[Supplied material]
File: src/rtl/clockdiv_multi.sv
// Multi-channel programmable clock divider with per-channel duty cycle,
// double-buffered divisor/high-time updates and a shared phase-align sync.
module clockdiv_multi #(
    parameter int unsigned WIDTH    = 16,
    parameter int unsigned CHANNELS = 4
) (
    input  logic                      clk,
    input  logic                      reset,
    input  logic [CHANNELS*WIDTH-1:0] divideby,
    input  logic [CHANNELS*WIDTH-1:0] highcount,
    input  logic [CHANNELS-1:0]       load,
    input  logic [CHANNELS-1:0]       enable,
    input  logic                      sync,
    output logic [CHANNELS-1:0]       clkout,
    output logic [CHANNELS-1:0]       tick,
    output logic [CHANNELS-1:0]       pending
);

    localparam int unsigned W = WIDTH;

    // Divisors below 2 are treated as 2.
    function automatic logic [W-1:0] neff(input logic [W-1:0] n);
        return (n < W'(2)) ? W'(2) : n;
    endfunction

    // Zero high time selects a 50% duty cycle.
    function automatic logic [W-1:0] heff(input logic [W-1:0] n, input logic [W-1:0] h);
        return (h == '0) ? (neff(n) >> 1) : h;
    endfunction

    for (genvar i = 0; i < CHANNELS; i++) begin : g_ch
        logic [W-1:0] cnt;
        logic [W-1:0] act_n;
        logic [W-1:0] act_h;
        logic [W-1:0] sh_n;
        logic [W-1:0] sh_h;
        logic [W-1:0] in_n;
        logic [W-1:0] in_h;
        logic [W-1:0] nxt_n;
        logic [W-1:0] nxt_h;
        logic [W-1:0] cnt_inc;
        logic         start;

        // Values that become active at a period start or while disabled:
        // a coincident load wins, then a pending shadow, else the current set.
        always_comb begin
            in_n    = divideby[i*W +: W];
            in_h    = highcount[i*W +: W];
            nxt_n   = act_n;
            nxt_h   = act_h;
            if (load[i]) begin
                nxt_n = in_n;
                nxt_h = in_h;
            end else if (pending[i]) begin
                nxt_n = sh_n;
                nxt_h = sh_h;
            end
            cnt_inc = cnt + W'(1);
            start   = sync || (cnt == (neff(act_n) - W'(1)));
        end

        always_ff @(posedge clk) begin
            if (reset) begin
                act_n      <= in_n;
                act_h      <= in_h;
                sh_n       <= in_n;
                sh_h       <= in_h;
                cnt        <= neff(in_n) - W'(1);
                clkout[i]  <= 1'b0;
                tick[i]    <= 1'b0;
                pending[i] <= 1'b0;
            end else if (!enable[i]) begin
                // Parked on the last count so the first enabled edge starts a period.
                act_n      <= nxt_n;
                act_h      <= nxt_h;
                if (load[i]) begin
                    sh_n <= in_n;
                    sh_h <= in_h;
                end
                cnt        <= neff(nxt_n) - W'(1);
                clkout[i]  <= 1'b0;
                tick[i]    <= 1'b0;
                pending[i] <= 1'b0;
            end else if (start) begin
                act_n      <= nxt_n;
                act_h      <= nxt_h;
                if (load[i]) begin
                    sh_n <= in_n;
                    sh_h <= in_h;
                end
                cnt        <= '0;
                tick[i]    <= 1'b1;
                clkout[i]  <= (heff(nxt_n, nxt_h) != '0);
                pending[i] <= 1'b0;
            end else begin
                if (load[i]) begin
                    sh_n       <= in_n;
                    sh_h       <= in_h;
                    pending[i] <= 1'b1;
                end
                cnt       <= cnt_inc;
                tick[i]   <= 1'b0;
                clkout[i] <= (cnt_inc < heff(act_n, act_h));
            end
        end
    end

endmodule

[What this task involves]
Where a line in the listing above contains "else", copy that line.

[Answer section]
        // a coincident load wins, then a pending shadow, else the current set.
            end else if (pending[i]) begin
            end else if (!enable[i]) begin
            end else if (start) begin
            end else begin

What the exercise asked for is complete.